### INPUT RECORDS
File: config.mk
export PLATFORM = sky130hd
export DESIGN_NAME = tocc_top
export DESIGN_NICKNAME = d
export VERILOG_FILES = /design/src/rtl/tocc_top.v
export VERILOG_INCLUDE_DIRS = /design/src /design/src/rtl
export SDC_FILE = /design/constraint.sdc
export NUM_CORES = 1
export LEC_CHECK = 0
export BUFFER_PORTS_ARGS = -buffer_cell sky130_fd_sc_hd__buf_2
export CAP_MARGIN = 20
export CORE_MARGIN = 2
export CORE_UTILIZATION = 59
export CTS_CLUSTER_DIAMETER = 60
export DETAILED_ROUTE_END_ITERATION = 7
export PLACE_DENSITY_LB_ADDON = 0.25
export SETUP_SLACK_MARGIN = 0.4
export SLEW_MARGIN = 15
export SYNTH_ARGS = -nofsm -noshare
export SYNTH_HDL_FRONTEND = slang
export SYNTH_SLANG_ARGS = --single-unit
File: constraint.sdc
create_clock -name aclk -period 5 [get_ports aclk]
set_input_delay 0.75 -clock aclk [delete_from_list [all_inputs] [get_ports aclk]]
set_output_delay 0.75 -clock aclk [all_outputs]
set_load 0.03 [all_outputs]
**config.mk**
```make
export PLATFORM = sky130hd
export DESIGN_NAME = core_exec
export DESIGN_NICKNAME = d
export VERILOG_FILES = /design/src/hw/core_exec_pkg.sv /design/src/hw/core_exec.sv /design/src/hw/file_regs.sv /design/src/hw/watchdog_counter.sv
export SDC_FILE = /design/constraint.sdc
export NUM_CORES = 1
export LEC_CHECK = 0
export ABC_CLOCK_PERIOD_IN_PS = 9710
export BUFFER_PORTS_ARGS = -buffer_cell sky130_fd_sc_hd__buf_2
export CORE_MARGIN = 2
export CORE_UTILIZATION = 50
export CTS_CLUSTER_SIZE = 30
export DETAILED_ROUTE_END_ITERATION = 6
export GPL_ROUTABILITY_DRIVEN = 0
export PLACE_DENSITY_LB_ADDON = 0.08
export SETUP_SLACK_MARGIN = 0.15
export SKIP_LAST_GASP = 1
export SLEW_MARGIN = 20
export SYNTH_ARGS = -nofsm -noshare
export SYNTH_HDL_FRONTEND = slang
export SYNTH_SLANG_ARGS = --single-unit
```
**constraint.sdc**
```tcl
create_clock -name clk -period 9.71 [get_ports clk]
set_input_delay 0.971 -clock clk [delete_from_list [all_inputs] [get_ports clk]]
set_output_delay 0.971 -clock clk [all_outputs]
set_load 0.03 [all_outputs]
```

...

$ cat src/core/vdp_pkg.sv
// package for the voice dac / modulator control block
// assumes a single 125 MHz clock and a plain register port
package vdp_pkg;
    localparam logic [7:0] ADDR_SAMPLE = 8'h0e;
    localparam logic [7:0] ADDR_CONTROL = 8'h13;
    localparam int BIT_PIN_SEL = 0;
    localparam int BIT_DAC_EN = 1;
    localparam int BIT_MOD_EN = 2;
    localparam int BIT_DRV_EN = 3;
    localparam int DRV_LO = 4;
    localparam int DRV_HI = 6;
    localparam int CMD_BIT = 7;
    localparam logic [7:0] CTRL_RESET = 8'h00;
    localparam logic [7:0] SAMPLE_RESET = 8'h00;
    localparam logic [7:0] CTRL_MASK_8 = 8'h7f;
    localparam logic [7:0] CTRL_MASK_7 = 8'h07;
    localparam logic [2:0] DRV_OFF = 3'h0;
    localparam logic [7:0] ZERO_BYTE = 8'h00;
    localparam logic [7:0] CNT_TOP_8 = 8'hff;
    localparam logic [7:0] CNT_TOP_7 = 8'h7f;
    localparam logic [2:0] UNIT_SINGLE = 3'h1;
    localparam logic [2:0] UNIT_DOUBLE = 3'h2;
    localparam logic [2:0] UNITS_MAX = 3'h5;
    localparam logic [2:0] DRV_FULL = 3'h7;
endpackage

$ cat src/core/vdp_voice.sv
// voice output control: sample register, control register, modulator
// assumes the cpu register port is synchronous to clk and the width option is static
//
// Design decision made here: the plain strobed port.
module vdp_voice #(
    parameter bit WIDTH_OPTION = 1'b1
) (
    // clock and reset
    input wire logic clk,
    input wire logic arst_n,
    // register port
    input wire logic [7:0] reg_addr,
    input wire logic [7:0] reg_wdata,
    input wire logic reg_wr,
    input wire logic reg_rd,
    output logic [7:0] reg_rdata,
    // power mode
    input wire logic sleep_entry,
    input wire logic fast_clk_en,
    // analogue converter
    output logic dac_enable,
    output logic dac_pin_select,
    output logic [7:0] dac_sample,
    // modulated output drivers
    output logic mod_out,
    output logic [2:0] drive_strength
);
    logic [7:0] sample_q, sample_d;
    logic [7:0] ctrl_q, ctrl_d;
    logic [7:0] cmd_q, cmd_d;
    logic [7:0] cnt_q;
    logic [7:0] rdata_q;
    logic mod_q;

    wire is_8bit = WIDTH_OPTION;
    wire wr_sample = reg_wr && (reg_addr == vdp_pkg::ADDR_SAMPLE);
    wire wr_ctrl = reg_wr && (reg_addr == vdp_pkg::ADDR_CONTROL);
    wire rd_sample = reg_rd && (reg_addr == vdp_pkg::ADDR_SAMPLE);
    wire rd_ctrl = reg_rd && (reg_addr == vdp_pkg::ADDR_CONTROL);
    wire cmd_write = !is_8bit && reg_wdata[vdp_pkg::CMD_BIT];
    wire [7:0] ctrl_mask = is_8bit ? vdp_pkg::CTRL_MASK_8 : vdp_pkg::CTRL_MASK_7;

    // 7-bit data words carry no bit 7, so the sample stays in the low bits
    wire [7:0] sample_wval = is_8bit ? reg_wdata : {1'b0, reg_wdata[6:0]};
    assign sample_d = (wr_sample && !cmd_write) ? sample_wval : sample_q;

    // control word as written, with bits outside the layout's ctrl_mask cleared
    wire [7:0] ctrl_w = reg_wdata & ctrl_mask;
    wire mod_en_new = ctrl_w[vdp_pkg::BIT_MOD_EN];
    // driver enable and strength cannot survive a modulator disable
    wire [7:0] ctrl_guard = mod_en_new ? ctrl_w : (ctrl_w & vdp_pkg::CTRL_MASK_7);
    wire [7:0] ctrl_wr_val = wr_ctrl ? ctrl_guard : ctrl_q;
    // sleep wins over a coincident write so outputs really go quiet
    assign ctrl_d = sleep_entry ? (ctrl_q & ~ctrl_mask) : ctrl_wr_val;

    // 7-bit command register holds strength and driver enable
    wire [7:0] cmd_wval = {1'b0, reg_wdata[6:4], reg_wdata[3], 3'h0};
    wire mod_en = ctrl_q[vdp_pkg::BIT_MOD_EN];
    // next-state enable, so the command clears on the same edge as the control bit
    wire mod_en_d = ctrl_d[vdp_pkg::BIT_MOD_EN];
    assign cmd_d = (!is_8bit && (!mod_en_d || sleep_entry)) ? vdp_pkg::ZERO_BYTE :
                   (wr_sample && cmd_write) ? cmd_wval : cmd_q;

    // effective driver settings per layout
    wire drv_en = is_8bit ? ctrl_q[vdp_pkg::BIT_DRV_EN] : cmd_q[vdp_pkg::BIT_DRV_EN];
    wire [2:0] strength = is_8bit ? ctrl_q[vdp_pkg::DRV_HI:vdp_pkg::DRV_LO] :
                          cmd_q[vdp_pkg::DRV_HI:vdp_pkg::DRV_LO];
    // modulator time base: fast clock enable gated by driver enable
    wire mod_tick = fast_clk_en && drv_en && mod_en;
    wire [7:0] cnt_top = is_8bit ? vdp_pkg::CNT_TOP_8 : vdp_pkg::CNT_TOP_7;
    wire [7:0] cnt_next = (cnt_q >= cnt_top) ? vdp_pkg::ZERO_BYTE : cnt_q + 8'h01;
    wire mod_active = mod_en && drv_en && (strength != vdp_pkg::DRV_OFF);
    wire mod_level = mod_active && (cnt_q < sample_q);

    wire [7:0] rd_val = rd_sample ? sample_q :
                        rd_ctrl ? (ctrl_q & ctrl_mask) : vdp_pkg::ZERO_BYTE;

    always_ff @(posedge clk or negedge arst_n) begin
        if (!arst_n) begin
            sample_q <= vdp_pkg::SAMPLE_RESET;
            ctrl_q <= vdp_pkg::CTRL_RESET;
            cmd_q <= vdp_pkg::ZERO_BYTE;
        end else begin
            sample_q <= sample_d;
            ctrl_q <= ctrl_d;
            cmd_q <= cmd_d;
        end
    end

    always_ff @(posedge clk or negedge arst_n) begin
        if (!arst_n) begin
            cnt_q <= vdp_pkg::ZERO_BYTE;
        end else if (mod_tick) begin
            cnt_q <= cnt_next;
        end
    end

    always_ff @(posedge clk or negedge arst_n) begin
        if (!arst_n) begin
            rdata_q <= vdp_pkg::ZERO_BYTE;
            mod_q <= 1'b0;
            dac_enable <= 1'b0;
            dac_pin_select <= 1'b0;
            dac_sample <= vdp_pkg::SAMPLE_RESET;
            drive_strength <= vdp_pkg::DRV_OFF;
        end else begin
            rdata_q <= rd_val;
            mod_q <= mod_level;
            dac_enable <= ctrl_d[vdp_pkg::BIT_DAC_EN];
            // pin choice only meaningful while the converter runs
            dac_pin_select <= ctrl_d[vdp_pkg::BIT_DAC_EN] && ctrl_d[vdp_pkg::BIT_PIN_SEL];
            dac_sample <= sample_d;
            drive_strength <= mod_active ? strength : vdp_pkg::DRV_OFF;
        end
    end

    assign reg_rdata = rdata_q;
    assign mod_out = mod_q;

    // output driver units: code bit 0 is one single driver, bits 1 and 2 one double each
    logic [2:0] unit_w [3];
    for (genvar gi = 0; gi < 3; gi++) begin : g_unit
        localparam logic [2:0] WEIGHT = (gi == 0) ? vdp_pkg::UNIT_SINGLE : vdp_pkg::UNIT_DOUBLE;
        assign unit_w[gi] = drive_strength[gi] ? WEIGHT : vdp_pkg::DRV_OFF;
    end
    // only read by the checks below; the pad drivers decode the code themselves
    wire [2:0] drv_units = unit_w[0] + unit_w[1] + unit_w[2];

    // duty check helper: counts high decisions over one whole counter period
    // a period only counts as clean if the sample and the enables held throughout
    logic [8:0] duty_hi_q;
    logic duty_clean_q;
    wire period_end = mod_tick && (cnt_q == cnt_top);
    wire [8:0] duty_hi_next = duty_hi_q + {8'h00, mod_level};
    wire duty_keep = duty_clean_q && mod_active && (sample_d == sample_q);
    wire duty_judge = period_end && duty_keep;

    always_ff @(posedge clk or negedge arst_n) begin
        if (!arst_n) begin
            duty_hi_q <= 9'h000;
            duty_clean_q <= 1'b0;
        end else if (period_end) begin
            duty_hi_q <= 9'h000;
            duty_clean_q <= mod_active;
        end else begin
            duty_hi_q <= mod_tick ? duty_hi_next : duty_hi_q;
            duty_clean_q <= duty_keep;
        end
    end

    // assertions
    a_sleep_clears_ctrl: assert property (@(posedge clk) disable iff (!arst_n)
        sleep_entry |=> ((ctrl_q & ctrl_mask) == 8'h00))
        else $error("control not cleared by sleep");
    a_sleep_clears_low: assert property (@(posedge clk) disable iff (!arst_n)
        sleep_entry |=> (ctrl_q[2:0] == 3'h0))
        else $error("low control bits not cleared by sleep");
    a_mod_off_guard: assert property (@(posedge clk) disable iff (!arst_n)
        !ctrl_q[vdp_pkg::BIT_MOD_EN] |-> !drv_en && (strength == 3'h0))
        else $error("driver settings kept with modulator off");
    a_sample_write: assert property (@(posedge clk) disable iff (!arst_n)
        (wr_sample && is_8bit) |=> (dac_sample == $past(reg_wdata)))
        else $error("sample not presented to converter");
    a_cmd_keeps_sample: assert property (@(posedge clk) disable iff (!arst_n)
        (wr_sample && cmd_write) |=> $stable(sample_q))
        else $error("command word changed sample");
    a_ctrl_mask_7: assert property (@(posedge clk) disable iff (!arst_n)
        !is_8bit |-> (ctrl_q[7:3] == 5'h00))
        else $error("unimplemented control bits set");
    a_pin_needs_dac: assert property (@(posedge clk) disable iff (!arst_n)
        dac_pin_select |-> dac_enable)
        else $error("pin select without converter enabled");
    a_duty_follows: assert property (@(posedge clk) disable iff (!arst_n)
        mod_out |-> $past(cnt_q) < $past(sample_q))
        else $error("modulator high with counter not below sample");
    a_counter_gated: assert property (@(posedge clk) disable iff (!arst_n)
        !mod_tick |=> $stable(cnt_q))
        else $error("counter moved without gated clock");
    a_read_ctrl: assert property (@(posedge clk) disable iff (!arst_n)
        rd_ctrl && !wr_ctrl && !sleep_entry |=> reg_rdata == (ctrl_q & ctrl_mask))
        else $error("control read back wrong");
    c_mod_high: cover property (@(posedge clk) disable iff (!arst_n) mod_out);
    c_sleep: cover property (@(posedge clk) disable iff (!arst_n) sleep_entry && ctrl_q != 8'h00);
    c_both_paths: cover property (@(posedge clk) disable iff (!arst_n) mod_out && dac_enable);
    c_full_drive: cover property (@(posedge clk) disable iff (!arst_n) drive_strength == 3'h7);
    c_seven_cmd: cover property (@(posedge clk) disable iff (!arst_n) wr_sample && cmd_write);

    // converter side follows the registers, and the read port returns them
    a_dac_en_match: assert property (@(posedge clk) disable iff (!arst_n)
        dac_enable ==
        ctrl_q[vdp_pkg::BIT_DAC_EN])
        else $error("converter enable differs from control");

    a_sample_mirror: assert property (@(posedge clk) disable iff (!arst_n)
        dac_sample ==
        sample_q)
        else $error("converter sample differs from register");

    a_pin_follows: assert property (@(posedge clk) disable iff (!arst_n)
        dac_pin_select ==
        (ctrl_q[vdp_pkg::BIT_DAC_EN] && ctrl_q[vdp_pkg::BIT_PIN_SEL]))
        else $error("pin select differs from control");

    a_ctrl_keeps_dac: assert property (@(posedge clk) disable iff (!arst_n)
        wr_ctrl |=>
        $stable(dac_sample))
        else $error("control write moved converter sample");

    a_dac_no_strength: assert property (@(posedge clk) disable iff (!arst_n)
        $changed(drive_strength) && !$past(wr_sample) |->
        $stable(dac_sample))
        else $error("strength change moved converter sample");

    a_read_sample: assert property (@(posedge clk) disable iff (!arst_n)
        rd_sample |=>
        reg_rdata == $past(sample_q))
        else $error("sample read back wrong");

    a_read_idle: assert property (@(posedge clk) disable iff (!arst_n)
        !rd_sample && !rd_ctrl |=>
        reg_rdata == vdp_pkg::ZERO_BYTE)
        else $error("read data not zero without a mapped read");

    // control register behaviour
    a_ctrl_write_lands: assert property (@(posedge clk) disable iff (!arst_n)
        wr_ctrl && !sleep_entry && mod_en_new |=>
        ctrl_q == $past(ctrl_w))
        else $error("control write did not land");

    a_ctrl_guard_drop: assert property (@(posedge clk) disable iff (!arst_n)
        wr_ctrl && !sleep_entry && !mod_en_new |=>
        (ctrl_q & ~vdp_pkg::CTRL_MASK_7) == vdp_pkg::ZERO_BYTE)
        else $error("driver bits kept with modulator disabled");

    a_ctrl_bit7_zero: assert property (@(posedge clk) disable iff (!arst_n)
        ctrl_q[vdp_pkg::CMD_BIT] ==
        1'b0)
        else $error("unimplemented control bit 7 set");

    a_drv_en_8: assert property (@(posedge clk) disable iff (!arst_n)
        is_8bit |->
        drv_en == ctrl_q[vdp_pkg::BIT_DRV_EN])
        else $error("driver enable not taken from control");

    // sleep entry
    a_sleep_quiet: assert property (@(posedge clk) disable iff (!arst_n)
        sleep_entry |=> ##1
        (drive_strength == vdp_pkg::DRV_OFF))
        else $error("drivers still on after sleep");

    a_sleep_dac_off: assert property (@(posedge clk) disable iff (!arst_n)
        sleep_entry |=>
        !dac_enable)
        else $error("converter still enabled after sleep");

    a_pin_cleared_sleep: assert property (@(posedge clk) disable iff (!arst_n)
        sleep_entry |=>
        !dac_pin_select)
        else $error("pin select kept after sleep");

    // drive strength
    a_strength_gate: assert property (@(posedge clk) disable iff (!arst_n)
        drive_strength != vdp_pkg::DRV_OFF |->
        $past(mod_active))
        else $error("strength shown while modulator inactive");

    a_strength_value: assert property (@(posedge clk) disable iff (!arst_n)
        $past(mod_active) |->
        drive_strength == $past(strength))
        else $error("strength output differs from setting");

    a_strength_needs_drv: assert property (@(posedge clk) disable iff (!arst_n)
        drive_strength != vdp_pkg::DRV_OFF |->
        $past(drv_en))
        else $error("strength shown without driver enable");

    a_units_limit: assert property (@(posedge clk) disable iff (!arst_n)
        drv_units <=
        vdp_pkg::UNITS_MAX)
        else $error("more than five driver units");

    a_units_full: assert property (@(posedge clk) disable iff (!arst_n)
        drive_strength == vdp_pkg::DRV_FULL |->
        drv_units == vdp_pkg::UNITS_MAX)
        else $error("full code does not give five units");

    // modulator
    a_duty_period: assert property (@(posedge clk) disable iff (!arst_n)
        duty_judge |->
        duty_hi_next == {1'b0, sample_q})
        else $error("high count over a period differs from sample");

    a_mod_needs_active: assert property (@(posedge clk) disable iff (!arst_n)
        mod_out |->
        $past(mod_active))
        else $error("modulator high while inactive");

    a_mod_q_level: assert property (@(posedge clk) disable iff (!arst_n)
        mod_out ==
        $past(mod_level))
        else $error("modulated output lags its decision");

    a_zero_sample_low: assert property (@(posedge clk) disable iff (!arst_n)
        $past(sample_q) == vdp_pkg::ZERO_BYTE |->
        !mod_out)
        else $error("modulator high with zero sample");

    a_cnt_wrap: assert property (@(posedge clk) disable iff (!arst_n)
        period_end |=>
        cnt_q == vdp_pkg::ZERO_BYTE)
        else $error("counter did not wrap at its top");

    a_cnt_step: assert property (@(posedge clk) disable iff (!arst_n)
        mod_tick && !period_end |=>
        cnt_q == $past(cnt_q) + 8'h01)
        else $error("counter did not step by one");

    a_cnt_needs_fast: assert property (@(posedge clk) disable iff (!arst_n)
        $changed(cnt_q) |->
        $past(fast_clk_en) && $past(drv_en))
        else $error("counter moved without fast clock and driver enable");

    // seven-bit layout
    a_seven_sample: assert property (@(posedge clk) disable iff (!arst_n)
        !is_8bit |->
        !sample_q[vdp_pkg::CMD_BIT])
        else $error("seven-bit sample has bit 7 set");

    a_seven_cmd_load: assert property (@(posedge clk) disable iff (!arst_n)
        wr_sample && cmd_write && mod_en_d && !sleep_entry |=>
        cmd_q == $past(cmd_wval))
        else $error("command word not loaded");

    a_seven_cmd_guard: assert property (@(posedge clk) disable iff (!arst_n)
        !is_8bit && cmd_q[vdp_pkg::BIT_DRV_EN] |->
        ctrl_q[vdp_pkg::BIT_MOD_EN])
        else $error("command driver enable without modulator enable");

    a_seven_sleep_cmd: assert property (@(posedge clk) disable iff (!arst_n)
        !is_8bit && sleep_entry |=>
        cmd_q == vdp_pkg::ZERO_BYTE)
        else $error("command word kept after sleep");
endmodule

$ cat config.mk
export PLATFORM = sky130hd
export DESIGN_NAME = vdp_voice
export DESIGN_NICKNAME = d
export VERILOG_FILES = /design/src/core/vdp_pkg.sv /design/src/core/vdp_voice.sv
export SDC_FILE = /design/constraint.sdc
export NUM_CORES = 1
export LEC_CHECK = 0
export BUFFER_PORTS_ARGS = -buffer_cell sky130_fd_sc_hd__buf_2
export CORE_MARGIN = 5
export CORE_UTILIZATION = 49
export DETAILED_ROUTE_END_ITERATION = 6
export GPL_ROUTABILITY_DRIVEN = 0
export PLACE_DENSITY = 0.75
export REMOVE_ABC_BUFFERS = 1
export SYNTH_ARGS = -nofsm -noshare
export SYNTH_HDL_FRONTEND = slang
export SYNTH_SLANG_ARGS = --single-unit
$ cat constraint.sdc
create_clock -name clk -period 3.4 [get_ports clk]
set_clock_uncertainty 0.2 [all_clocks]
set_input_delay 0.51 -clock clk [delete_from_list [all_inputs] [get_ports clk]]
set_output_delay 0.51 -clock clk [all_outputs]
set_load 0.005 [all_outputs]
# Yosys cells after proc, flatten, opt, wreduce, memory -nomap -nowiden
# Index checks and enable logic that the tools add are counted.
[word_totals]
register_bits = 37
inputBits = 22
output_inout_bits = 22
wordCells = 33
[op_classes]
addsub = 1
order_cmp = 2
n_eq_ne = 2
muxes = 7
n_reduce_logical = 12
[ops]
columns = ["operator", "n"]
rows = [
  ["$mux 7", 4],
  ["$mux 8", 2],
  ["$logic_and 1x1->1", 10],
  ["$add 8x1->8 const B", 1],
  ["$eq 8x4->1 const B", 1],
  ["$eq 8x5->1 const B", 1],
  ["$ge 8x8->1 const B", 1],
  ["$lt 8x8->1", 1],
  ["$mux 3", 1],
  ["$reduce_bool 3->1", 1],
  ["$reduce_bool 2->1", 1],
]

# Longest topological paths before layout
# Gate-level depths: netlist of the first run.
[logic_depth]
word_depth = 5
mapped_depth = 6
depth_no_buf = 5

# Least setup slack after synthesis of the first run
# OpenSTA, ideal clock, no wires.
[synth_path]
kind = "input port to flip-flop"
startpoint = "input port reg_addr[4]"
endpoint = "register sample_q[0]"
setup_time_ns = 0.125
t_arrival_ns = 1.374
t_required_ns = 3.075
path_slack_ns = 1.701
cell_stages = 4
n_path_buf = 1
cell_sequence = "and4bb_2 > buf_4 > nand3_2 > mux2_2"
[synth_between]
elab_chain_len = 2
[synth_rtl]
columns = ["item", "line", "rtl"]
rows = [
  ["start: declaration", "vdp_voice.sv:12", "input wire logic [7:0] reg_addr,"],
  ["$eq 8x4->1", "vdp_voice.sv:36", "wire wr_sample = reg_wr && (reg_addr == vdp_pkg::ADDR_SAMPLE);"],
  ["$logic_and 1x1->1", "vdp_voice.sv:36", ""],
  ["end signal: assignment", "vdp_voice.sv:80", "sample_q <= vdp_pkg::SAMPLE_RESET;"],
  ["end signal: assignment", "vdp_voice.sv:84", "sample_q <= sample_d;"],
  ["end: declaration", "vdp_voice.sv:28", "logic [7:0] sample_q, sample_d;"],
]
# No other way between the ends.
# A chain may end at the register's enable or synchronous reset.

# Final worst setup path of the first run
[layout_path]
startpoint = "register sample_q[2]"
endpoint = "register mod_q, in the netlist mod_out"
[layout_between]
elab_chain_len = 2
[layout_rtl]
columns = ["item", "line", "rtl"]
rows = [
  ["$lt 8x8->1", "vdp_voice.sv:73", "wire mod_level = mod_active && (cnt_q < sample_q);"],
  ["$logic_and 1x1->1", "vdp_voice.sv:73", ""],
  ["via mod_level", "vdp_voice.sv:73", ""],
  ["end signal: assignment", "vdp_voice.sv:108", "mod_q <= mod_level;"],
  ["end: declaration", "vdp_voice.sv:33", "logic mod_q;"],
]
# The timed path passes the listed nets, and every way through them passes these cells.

### YOUR INSTRUCTIONS
Each line in the listing above from the one containing "a_dac_en_match: assert property" through the one containing "select differs from" should be repeated exactly, and no other line.

### ANSWER SECTION
    a_dac_en_match: assert property (@(posedge clk) disable iff (!arst_n)
        dac_enable ==
        ctrl_q[vdp_pkg::BIT_DAC_EN])
        else $error("converter enable differs from control");

    a_sample_mirror: assert property (@(posedge clk) disable iff (!arst_n)
        dac_sample ==
        sample_q)
        else $error("converter sample differs from register");

    a_pin_follows: assert property (@(posedge clk) disable iff (!arst_n)
        dac_pin_select ==
        (ctrl_q[vdp_pkg::BIT_DAC_EN] && ctrl_q[vdp_pkg::BIT_PIN_SEL]))
        else $error("pin select differs from control");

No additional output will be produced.